Wednesday, 15 January 2014

Sometimes, It's Good News

I haven't seen Alice for months. The last time I saw her, she was in bits. She'd broken an agreement not to see the drug-dealing, violent scumbag who'd fathered her twins, and as a result, was about to lose them.

And so she should. I take a hard line on this one. The Social Services had rehoused  her in a a refuge, in a distant town, away from danger. We, who care for, her breathed a sigh of relief: we thought she was safe. Then she listens to one , "I'm sorry, I've changed" story, and herself and her babies are once again at risk. Her Key Worker had no choice but to remove them. 

I know this, and wouldn't argue with it, but I am a mother. I felt my heart breaking for Alice who thought she'd lost her children for good, and I cried with her. Sometimes, that all you can do.

That was six months ago. I saw Alice today, and she was a different woman. She radiated happiness.

She doesn't have her babies back, but neither have they been adopted away from her. Alice has been given a second chance. Someone, in authority, decided to go the extra mile. It must have been hard work, and intensive. A lot of effort and a calculated risk. 
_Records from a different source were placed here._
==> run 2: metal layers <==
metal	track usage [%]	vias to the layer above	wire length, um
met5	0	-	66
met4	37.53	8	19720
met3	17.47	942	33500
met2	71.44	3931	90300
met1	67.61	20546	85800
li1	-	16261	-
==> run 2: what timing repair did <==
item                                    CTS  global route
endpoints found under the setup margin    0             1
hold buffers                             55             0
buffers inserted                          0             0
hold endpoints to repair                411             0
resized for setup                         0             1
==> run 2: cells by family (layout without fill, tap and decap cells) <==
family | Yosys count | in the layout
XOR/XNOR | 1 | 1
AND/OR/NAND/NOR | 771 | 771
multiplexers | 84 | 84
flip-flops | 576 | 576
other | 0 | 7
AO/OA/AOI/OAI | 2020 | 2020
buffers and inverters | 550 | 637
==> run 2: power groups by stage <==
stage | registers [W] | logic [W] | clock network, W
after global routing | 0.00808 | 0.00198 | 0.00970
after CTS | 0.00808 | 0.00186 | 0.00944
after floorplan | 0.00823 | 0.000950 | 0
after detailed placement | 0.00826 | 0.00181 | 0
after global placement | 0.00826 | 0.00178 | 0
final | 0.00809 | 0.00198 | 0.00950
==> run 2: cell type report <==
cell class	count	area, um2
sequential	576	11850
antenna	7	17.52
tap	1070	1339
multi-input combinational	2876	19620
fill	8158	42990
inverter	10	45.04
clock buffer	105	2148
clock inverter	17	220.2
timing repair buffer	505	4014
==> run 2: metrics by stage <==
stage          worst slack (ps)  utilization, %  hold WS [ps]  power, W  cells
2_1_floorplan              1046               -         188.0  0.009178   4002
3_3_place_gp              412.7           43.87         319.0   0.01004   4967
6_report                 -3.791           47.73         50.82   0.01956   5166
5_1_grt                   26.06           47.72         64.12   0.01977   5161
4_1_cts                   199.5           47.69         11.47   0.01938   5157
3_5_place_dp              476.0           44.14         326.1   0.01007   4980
## src/rtl/usbh_sched_pkg.sv

```systemverilog
package usbh_sched_pkg;

  typedef enum logic [1:0] {XF_CTRL = 2'b00, XF_BULK = 2'b01, XF_INTR = 2'b10, XF_ISO = 2'b11} xfer_e;
  typedef enum logic [1:0] {RM_NAK = 2'b00, RM_BUF = 2'b01, RM_STALL = 2'b10, RM_STALL_ALT = 2'b11} resp_e;
  typedef enum logic [1:0] {TK_NONE = 2'b00, TK_SETUP = 2'b01, TK_IN = 2'b10, TK_OUT = 2'b11} tok_e;

  typedef struct packed {
    tok_e tok;
    logic zlp;
    logic discard;
  } grant_t;

  function automatic logic is_periodic(xfer_e t);
    return (t == XF_INTR) || (t == XF_ISO);
  endfunction

  // Which token this pipe could issue in the current slot, ignoring holds.
  function automatic grant_t pick_token(xfer_e t, logic is_out, resp_e rm,
                                        logic setup, logic rx, logic tx,
                                        logic hit);
    grant_t g;
    g = '{tok: TK_NONE, zlp: 1'b0, discard: 1'b0};
    if (setup) begin
      g.tok = TK_SETUP;
    end else if (rm == RM_BUF && (!is_periodic(t) || hit)) begin
      if (t == XF_ISO) begin
        g.tok     = is_out ? TK_OUT : TK_IN;
        g.zlp     = is_out && !tx;
        g.discard = !is_out && !rx;
      end else if (is_out && tx) begin
        g.tok = TK_OUT;
      end else if (!is_out && rx) begin
        g.tok = TK_IN;
      end
    end
    return g;
  endfunction

endpackage

```

## src/rtl/usbh_ivl_timer.sv

```systemverilog
module usbh_ivl_timer #(
  parameter int IVL_W = 4
) (
  input  logic             clk,
  input  logic             rst_n,
  input  logic             run,
  input  logic             sof,
  input  logic [IVL_W-1:0] ivl_m1,
  output logic             frame_hit
);
  logic [IVL_W-1:0] cnt;
  logic             at_zero;

  assign at_zero   = (cnt == '0);
  assign frame_hit = run && at_zero;

  always_ff @(posedge clk or negedge rst_n) begin
    if (!rst_n)       cnt <= '0;
    else if (!run)    cnt <= ivl_m1;
    else if (sof)     cnt <= at_zero ? ivl_m1 : cnt - 1'b1;
  end

  AST_CNT_STEP: assert property (@(posedge clk) disable iff (!rst_n)
    run && sof && !at_zero |=> cnt == $past(cnt) - 1'b1) else $error("count step");
  AST_RELOAD_IDLE: assert property (@(posedge clk) disable iff (!rst_n)
    !run |=> cnt == $past(ivl_m1)) else $error("idle reload");
endmodule

```

## src/rtl/usbh_tok_decide.sv

```systemverilog
module usbh_tok_decide
  import usbh_sched_pkg::*;
(
  input  xfer_e  xfer,
  input  logic   is_out,
  input  resp_e  rm,
  input  logic   setup,
  input  logic   rx,
  input  logic   tx,
  input  logic   hit,
  output grant_t grant,
  output logic   periodic_tok
);
  always_comb begin
    grant        = pick_token(xfer, is_out, rm, setup, rx, tx, hit);
    periodic_tok = is_periodic(xfer) && (grant.tok == TK_IN || grant.tok == TK_OUT);
  end
endmodule

```

## src/rtl/usbh_req_hold.sv

```systemverilog
module usbh_req_hold
  import usbh_sched_pkg::*;
(
  input  logic   clk,
  input  logic   rst_n,
  input  logic   run,
  input  logic   sof,
  input  grant_t grant,
  input  logic   periodic_tok,
  input  logic   xfer_done,
  output logic   pend,
  output tok_e   tok_q,
  output logic   zlp_q,
  output logic   disc_q
);
  logic used;
  logic issue;
  logic issue_periodic;

  assign issue = run && !pend && !sof && (grant.tok != TK_NONE)
                 && !(periodic_tok && used);
  assign issue_periodic = issue && periodic_tok;

  always_ff @(posedge clk or negedge rst_n) begin
    if (!rst_n) begin
      pend <= 1'b0; tok_q <= TK_NONE; zlp_q <= 1'b0; disc_q <= 1'b0; used <= 1'b0;
    end else if (!run) begin
      pend <= 1'b0; tok_q <= TK_NONE; zlp_q <= 1'b0; disc_q <= 1'b0; used <= 1'b0;
    end else begin
      if (sof) used <= 1'b0;
      else if (issue_periodic) used <= 1'b1;
      if (issue) begin
        pend <= 1'b1; tok_q <= grant.tok; zlp_q <= grant.zlp; disc_q <= grant.discard;
      end else if (pend && xfer_done) begin
        pend <= 1'b0; tok_q <= TK_NONE; zlp_q <= 1'b0; disc_q <= 1'b0;
      end
    end
  end

  AST_ONE_PER_FRAME: assert property (@(posedge clk) disable iff (!rst_n)
    used && !sof |-> !issue_periodic) else $error("second periodic issue");
  AST_NO_ISSUE_AT_SOF: assert property (@(posedge clk) disable iff (!rst_n)
    sof |=> !$rose(pend)) else $error("issue on sof edge");
  AST_HELD_STABLE: assert property (@(posedge clk) disable iff (!rst_n)
    pend && !xfer_done && run |=> pend && $stable(tok_q) && $stable(zlp_q) && $stable(disc_q))
    else $error("request changed while held");
endmodule

```

## src/rtl/usbh_pipe_sched.sv

```systemverilog
module usbh_pipe_sched
  import usbh_sched_pkg::*;
#(
  parameter int IVL_W = 4
) (
  input  logic             clk,
  input  logic             rst_n,
  input  logic             host_mode,
  input  logic             bus_active,
  input  logic [1:0]       xfer_type,
  input  logic             dir_out,
  input  logic [1:0]       resp_mode,
  input  logic             setup_req,
  input  logic             rx_space,
  input  logic             tx_ready,
  input  logic [IVL_W-1:0] ivl_m1,
  input  logic             sof,
  input  logic             xfer_done,
  output logic             tok_req,
  output logic [1:0]       tok_type,
  output logic             zlp,
  output logic             discard
);
  logic   run;
  logic   frame_hit;
  grant_t grant;
  logic   periodic_tok;
  logic   pend;
  tok_e   tok_q;
  logic   zlp_q;
  logic   disc_q;

  assign run = host_mode && bus_active;

  usbh_ivl_timer #(.IVL_W(IVL_W)) u_timer (
    .clk(clk), .rst_n(rst_n), .run(run), .sof(sof), .ivl_m1(ivl_m1), .frame_hit(frame_hit)
  );

  usbh_tok_decide u_decide (
    .xfer(xfer_e'(xfer_type)), .is_out(dir_out), .rm(resp_e'(resp_mode)),
    .setup(setup_req), .rx(rx_space), .tx(tx_ready), .hit(frame_hit),
    .grant(grant), .periodic_tok(periodic_tok)
  );

  usbh_req_hold u_hold (
    .clk(clk), .rst_n(rst_n), .run(run), .sof(sof), .grant(grant),
    .periodic_tok(periodic_tok), .xfer_done(xfer_done),
    .pend(pend), .tok_q(tok_q), .zlp_q(zlp_q), .disc_q(disc_q)
  );

  assign tok_req  = pend;
  assign tok_type = tok_q;
  assign zlp      = zlp_q;
  assign discard  = disc_q;

  AST_GATE_OFF: assert property (@(posedge clk) disable iff (!rst_n)
    !run |=> !tok_req) else $error("request while inactive");
  AST_DONE_DROP: assert property (@(posedge clk) disable iff (!rst_n)
    tok_req && xfer_done |=> !tok_req) else $error("request kept after done");
  AST_IDLE_ZERO: assert property (@(posedge clk) disable iff (!rst_n)
    !tok_req |-> tok_type == 2'b00 && !zlp && !discard) else $error("idle outputs");
  AST_ZLP_IS_OUT: assert property (@(posedge clk) disable iff (!rst_n)
    zlp |-> tok_type == 2'b11) else $error("zlp without OUT");
  AST_DISC_IS_IN: assert property (@(posedge clk) disable iff (!rst_n)
    discard |-> tok_type == 2'b10) else $error("discard without IN");
endmodule

```
--- src/rtl/bridge_pkg.sv ---
package bridge_pkg;
   typedef enum logic [1:0] {
      ST_IDLE,
      ST_SETUP,
      ST_STROBE,
      ST_HOLD
   } seq_state_t;

   // local register byte offsets
   localparam int OFF_CTRL   = 'h00;
   localparam int OFF_AUXDIR = 'h02;
   localparam int OFF_AUXDAT = 'h03;
   localparam int OFF_MASK   = 'h05;
   localparam int OFF_STAT   = 'h07;

   // reset control codes
   localparam logic [7:0] RSTC_ASSERT  = 8'hFF;
   localparam logic [7:0] RSTC_REL_A   = 8'h00;
   localparam logic [7:0] RSTC_REL_B   = 8'h40;
endpackage

--- src/rtl/bridge_sync.sv ---
module bridge_sync #(
   parameter int   STAGES  = 2,
   parameter logic RST_VAL = 1'b1
) (
   input  logic clk,
   input  logic rst_n,
   input  logic d,
   output logic q
);
   logic [STAGES-1:0] chain;

   always_ff @(posedge clk) begin
      if (!rst_n) chain[0] <= RST_VAL;
      else        chain[0] <= d;
   end

   for (genvar i = 1; i < STAGES; i++) begin : g_stage
      always_ff @(posedge clk) begin
         if (!rst_n) chain[i] <= RST_VAL;
         else        chain[i] <= chain[i-1];
      end
   end

   assign q = chain[STAGES-1];
endmodule

--- src/rtl/bridge_regs.sv ---
module bridge_regs
   import bridge_pkg::*;
#(
   parameter int HA_W    = 8,
   parameter int D_W     = 8,
   parameter int AUX_W   = 8,
   parameter int IRQ_BIT = 4,
   parameter int PG_W    = 2
) (
   input  logic              clk,
   input  logic              rst_n,
   input  logic              wr_en,
   input  logic [HA_W-1:0]   addr,
   input  logic [D_W-1:0]    wdata,
   input  logic              irq_lvl,
   output logic [D_W-1:0]    rdata,
   output logic [AUX_W-1:0]  aux_oe,
   output logic [AUX_W-1:0]  aux_out,
   output logic [PG_W-1:0]   page,
   output logic              per_rst,
   output logic              irq
);
   localparam logic [AUX_W-1:0] IRQ_ONE = AUX_W'(1) << IRQ_BIT;

   logic [D_W-1:0]   ctrl_q;
   logic [D_W-1:0]   mask_q;
   logic [AUX_W-1:0] dir_q;
   logic [AUX_W-1:0] dat_q;
   logic             rst_q;

   always_ff @(posedge clk) begin
      if (!rst_n) begin
         ctrl_q <= D_W'(RSTC_ASSERT);
         mask_q <= '0;
         dir_q  <= '0;
         dat_q  <= '0;
         rst_q  <= 1'b1;
      end else if (wr_en) begin
         if (addr == HA_W'(OFF_CTRL)) begin
            ctrl_q <= wdata;
            if (wdata == D_W'(RSTC_ASSERT))
               rst_q <= 1'b1;
            else if (wdata == D_W'(RSTC_REL_A) || wdata == D_W'(RSTC_REL_B))
               rst_q <= 1'b0;
         end
         if (addr == HA_W'(OFF_AUXDIR)) dir_q  <= wdata[AUX_W-1:0] & ~IRQ_ONE;
         if (addr == HA_W'(OFF_AUXDAT)) dat_q  <= wdata[AUX_W-1:0];
         if (addr == HA_W'(OFF_MASK))   mask_q <= wdata;
      end
   end

   always_comb begin
      rdata = '0;
      if (addr == HA_W'(OFF_CTRL))   rdata = ctrl_q;
      if (addr == HA_W'(OFF_AUXDIR)) rdata = D_W'(dir_q);
      if (addr == HA_W'(OFF_AUXDAT)) rdata = D_W'(dat_q);
      if (addr == HA_W'(OFF_MASK))   rdata = mask_q;
      if (addr == HA_W'(OFF_STAT))   rdata = D_W'(irq_lvl) << IRQ_BIT;
   end

   assign aux_oe  = dir_q;
   assign aux_out = dat_q;
   assign page    = dat_q[PG_W-1:0];
   assign per_rst = rst_q;
   assign irq     = mask_q[IRQ_BIT] & ~irq_lvl;
endmodule

--- src/rtl/bridge_seq.sv ---
module bridge_seq
   import bridge_pkg::*;
#(
   parameter int PA_W       = 6,
   parameter int D_W        = 8,
   parameter int STROBE_CYC = 2
) (
   input  logic            clk,
   input  logic            rst_n,
   input  logic            start,
   input  logic            we,
   input  logic [PA_W-1:0] paddr,
   input  logic [D_W-1:0]  wdata,
   input  logic [D_W-1:0]  per_rdata,
   output logic            busy,
   output logic            fin,
   output logic [D_W-1:0]  cap_data,
   output logic [PA_W-1:0] per_addr,
   output logic [D_W-1:0]  per_wdata,
   output logic            per_rd,
   output logic            per_wr
);
   localparam int CW = $clog2(STROBE_CYC + 1);

   seq_state_t    state;
   logic [CW-1:0] cnt;
   logic          we_q;

   always_ff @(posedge clk) begin
      if (!rst_n) begin
         state     <= ST_IDLE;
         cnt       <= '0;
         we_q      <= 1'b0;
         fin       <= 1'b0;
         cap_data  <= '0;
         per_addr  <= '0;
         per_wdata <= '0;
         per_rd    <= 1'b0;
         per_wr    <= 1'b0;
      end else begin
         fin <= 1'b0;
         unique case (state)
            ST_IDLE: if (start) begin
               per_addr  <= paddr;
               per_wdata <= wdata;
               we_q      <= we;
               state     <= ST_SETUP;
            end
            ST_SETUP: begin
               per_rd <= ~we_q;
               per_wr <= we_q;
               cnt    <= CW'(STROBE_CYC - 1);
               state  <= ST_STROBE;
            end
            ST_STROBE: begin
               if (cnt == '0) begin
                  per_rd <= 1'b0;
                  per_wr <= 1'b0;
                  if (!we_q) cap_data <= per_rdata;
                  state <= ST_HOLD;
               end else begin
                  cnt <= cnt - 1'b1;
               end
            end
            ST_HOLD: begin
               fin   <= 1'b1;
               state <= ST_IDLE;
            end
            default: state <= ST_IDLE;
         endcase
      end
   end

   assign busy = (state != ST_IDLE);
endmodule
She is being rehoused a second time, in another town. She has goals to meet: regular testing, parenting classes, and another agreement to stay away from 'dad' when he leaves prison in April. If she stays on track, her children WILL be returned to her. The Alice i saw today, is willing and capable, to do all that is necessary. I'm sure she will succeed. 

Practically all the stories you hear about Social Workers are negative. It's a sad fact that when they make mistakes, there's a possibility that someone dies, and those mistakes are paraded in front of us so that we might pour scorn on the 'failures' that led to this or that scandal. My mistakes cost me a slap on the wrist, theirs, cost them their jobs. How anyone ever wants to take it on in the first place, beats me. 

In my work, as today's story bears witness to, I see another side of the story. A compassionate person who might not have been able to weep with Alice, did something far more dramatic. He, or she, put their  career on the line to give Alice her life back.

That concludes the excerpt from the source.